Poetry, 1750–1880
Jewish poets throughout Europe and the Americas created in the languages of their native tongues. From folk-song lyrics to wedding riddles and synagogue hymns, poetry, even in translation, allows us access to voices and moments, particular and collective, that we would otherwise not hear.
Poetry is the literary genre that most defies translation. If the elasticity of meaning is lost in translation of prose, how much more so for poetry, built from the marrow of words: their sounds, their cadences, their accents, their meters, lost in the journey to a different tongue. Allusion, intertext, the music of language—all but one plain meaning out of many are sloughed off by the necessity of translation. So why include poetry if so much of it is anglicized from the original? Despite the caveats, poetry reaches places that prose cannot: from personal emotion—love, despair, joy, shame, rage; to the political—triumph and disaster of a people as well as calls to ideological arms.
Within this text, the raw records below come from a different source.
Background: an optimization exercise with open tools, aiming at small area, a short achievable clock period and few clock cycles per item. Do not read the settings as production practice.
In this exercise RTL edits were held to simulation tests only and were not proved equivalent to the original.
Power figures rest on the tool's default switching activity, not on a simulated workload.

==> flow/design.v <==
module feistel_cbc (
    input              clk,
    input              rst,
    input              start,
    input      [3:0]   op,
    input      [2:0]   kidx,
    input      [255:0] din,
    output             ready,
    output reg         done,
    output reg         err,
    output     [63:0]  blk,
    output     [63:0]  chain
);
    localparam OP_KEYLD   = 4'd0;
    localparam OP_BLKLD   = 4'd1;
    localparam OP_CHAINLD = 4'd2;
    localparam OP_BENC    = 4'd3;
    localparam OP_BDEC    = 4'd4;
    localparam OP_CBCENC  = 4'd5;
    localparam OP_CBCDEC  = 4'd6;
    localparam OP_FROUND  = 4'd7;
    localparam OP_FSWAP   = 4'd8;
    reg        idle;      
    reg        fr_q;      
    reg        dec_q;     
    reg        cenc_q;    
    reg        cdec_q;    
    reg [4:0]  rnd;       
    reg [31:0] key [0:7];
    reg [31:0] ka;        
    reg [63:0] blk_q;
    reg [63:0] chain_q;
    reg [63:0] save;      
    wire busy = ~idle;
    assign ready = idle;
    assign blk   = blk_q;
    assign chain = chain_q;
    wire is_dec  = (op == OP_BDEC) || (op == OP_CBCDEC);
    wire spec    = (op == OP_BENC) || is_dec;      
    wire acc_op  = ~rst & idle & start;
    wire op_kld  = acc_op & (op == OP_KEYLD);
    wire op_bld  = acc_op & (op == OP_BLKLD);
    wire op_cld  = acc_op & (op == OP_CHAINLD);
    wire op_spec = acc_op & spec;
    wire op_cenc = acc_op & (op == OP_CBCENC);
    wire op_swap = acc_op & (op == OP_FSWAP);
    wire [4:0] rnd_i  = rnd + 5'd1;
    wire       rev_i  = dec_q ? (rnd_i >= 5'd8) : (rnd_i >= 5'd24);
    wire [2:0] sel_b  = fr_q ? (rnd[3] ? 3'd0 : rnd[2:0]) : (rnd_i[2:0] ^ {3{rev_i}});
    wire [7:0]  sel_h = 8'd1 << sel_b;                
    wire [31:0] k_b;
    key_pick kp (.k0(key[0]), .k1(key[1]), .k2(key[2]), .k3(key[3]),
                 .k4(key[4]), .k5(key[5]), .k6(key[6]), .k7(key[7]), .sel(sel_h), .k(k_b));
    wire        last   = (rnd == 5'd31);
    wire        fin    = busy & ~fr_q & last;         
    wire        fr_go  = busy & fr_q & rnd[3];        
    wire [31:0] l_in   = blk_q[63:32] ^ (chain_q[63:32] & {32{fin & cdec_q}});
    wire [31:0] f_r;                                  
    feistel_f rf (.l(l_in), .r(blk_q[31:0]), .k(ka), .o(f_r));
    wire        rnd_go = op_spec | (busy & ~fr_q & ~last) | fr_go;
    wire        bsel_lo = ~rst & rnd_go;
    wire        bsel_hi = ~rst & fin;
    reg  [31:0] blo_o, bhi_o;
    always @* begin
        blo_o = blk_q[31:0];
        bhi_o = blk_q[63:32];
        if (rst) begin
            blo_o = 32'd0;
            bhi_o = 32'd0;
        end else if (op_bld) begin
            blo_o = din[31:0];
            bhi_o = din[63:32];
        end else if (op_cenc) begin
            blo_o = blk_q[31:0]  ^ chain_q[31:0];
            bhi_o = blk_q[63:32] ^ chain_q[63:32];
        end else if (op_swap) begin
            blo_o = blk_q[63:32];
            bhi_o = blk_q[31:0];
        end else if (fin) begin
            blo_o = blk_q[31:0] ^ (chain_q[31:0] & {32{cdec_q}});
        end else if (rnd_go) begin
            bhi_o = blk_q[31:0];
        end
    end
    wire        csel_hi = ~rst & fin & cenc_q;
    reg  [31:0] clo_o, chi_o;
    always @* begin
        clo_o = chain_q[31:0];
        chi_o = chain_q[63:32];
        if (rst) begin
            clo_o = 32'd0;
            chi_o = 32'd0;
        end else if (op_cld) begin
            clo_o = din[31:0];
            chi_o = din[63:32];
        end else if (fin && cenc_q) begin
            clo_o = blk_q[31:0];
        end else if (fin && cdec_q) begin
            clo_o = save[31:0];
            chi_o = save[63:32];
        end
    end
    wire [31:0] blo_n, bhi_n, chi_n;
    rnd_pick pb_lo (.sel(bsel_lo), .a(f_r), .b(blo_o), .y(blo_n));
    rnd_pick pb_hi (.sel(bsel_hi), .a(f_r), .b(bhi_o), .y(bhi_n));
    rnd_pick pc_hi (.sel(csel_hi), .a(f_r), .b(chi_o), .y(chi_n));
    integer j;
    always @(posedge clk) begin
        blk_q   <= {bhi_n, blo_n};
        chain_q <= {chi_n, clo_o};
        if (op_spec)
            save <= blk_q;
        if (rst)
            ka <= 32'd0;
        else if (busy)
            ka <= k_b;
        else if (op_kld)
            ka <= din[255:224];       
        else if (op_spec)
            ka <= key[1];
        else
            ka <= key[0];
        if (rst) begin
            idle <= 1'b1;
            done <= 1'b0;
            err  <= 1'b0;
            for (j = 0; j < 8; j = j + 1)
                key[j] <= 32'd0;
        end else if (idle) begin
            done <= 1'b0;
            if (start) begin
                err    <= 1'b0;
                fr_q   <= (op == OP_FROUND);
                dec_q  <= is_dec;
                cenc_q <= (op == OP_CBCENC);
                cdec_q <= (op == OP_CBCDEC);
                rnd    <= (op == OP_FROUND) ? {2'b00, kidx} : {4'd0, spec};
                case (op)
                    OP_KEYLD: begin
                        for (j = 0; j < 8; j = j + 1)
                            key[j] <= din[255 - 32*j -: 32];
                        done <= 1'b1;
                    end
                    OP_BLKLD, OP_CHAINLD, OP_FSWAP:
                        done <= 1'b1;
                    OP_BENC, OP_BDEC, OP_CBCENC, OP_CBCDEC, OP_FROUND:
                        idle <= 1'b0;
                    default: begin
                        err  <= 1'b1;
                        done <= 1'b1;
                    end
                endcase
            end
        end else if (fr_q) begin
            rnd[3] <= 1'b1;
            if (rnd[3]) begin
                idle <= 1'b1;
                done <= 1'b1;
            end
        end else begin
            rnd <= rnd_i;
            if (last) begin
                idle <= 1'b1;
                done <= 1'b1;
            end
        end
    end
endmodule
Masterful poetry conferred authority on its writers as tellers of deep truths and as seers of penetrating vision. Even in translation we can sense the stiffness of the first attempts to breathe new life into Hebrew, as well as its subsequent growth and maturation over time and place. Jewish poets throughout Europe and the Americas created in the languages of their native tongues. From folk-song lyrics to wedding riddles and synagogue hymns, poetry, even in translation, allows us access to voices and moments, particular and collective, that we would otherwise not hear. To Rachel Luzzatto Morpurgo’s plaintive cry—“I’ve looked to the north, to the south and east, and west; // in each a woman’s word is lighter than dust. // Years hence, will anyone really remember // her name, in city, province, any more // than a dead dog’s?”1—Emma Lazarus’s confident voice provides the ultimate rejoinder. It continues to echo in millions of ears even today.
NOTE
- Richard I. Cohen, “Urban Visibility and Biblical Visions,” in Cultures of the Jews, ed. David Biale (New York: Schocken Books, 2002), 756.